*** Begin section ***
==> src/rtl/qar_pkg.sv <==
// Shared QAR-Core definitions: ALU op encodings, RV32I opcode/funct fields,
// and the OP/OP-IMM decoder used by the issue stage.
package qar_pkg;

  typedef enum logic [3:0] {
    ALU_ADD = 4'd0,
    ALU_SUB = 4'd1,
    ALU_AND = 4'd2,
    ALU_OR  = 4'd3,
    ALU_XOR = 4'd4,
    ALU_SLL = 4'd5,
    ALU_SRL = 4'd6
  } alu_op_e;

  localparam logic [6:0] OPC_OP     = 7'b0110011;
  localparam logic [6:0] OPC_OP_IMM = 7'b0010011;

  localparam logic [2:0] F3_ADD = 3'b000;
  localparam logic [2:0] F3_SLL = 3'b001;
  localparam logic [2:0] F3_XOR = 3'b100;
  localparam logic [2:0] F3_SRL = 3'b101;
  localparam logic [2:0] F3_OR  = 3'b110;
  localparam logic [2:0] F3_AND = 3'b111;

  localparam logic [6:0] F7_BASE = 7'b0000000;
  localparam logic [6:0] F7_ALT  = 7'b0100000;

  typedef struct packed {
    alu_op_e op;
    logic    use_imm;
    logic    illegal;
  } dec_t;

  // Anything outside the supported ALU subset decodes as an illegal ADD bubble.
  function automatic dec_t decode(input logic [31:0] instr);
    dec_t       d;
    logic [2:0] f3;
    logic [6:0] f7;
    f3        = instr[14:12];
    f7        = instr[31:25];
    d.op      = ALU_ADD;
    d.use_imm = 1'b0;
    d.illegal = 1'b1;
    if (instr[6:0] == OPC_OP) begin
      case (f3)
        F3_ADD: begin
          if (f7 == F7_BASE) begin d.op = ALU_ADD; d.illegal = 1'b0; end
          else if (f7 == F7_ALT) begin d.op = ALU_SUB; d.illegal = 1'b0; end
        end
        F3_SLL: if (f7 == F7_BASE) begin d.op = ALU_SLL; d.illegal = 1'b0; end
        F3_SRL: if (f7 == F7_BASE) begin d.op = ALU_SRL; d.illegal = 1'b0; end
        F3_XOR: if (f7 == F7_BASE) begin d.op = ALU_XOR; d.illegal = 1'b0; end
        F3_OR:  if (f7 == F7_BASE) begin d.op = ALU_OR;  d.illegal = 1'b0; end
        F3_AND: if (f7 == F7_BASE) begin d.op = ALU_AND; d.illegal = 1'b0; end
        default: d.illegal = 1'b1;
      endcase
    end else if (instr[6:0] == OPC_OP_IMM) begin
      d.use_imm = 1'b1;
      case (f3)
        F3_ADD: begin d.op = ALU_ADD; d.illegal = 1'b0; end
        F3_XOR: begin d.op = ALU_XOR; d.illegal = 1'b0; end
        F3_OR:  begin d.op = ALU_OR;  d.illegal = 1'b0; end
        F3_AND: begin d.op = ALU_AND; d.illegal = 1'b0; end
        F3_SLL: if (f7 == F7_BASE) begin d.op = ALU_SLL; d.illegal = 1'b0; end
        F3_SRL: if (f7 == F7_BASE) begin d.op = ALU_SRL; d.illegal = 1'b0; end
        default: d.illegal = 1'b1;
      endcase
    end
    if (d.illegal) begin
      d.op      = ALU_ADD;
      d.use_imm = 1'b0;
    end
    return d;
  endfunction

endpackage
*** End section ***
__EXERCISE__. Please filter the entries for the word "typedef" and copy the lines that have it.

__RESPONSE BELOW__.
  typedef enum logic [3:0] {
  typedef struct packed {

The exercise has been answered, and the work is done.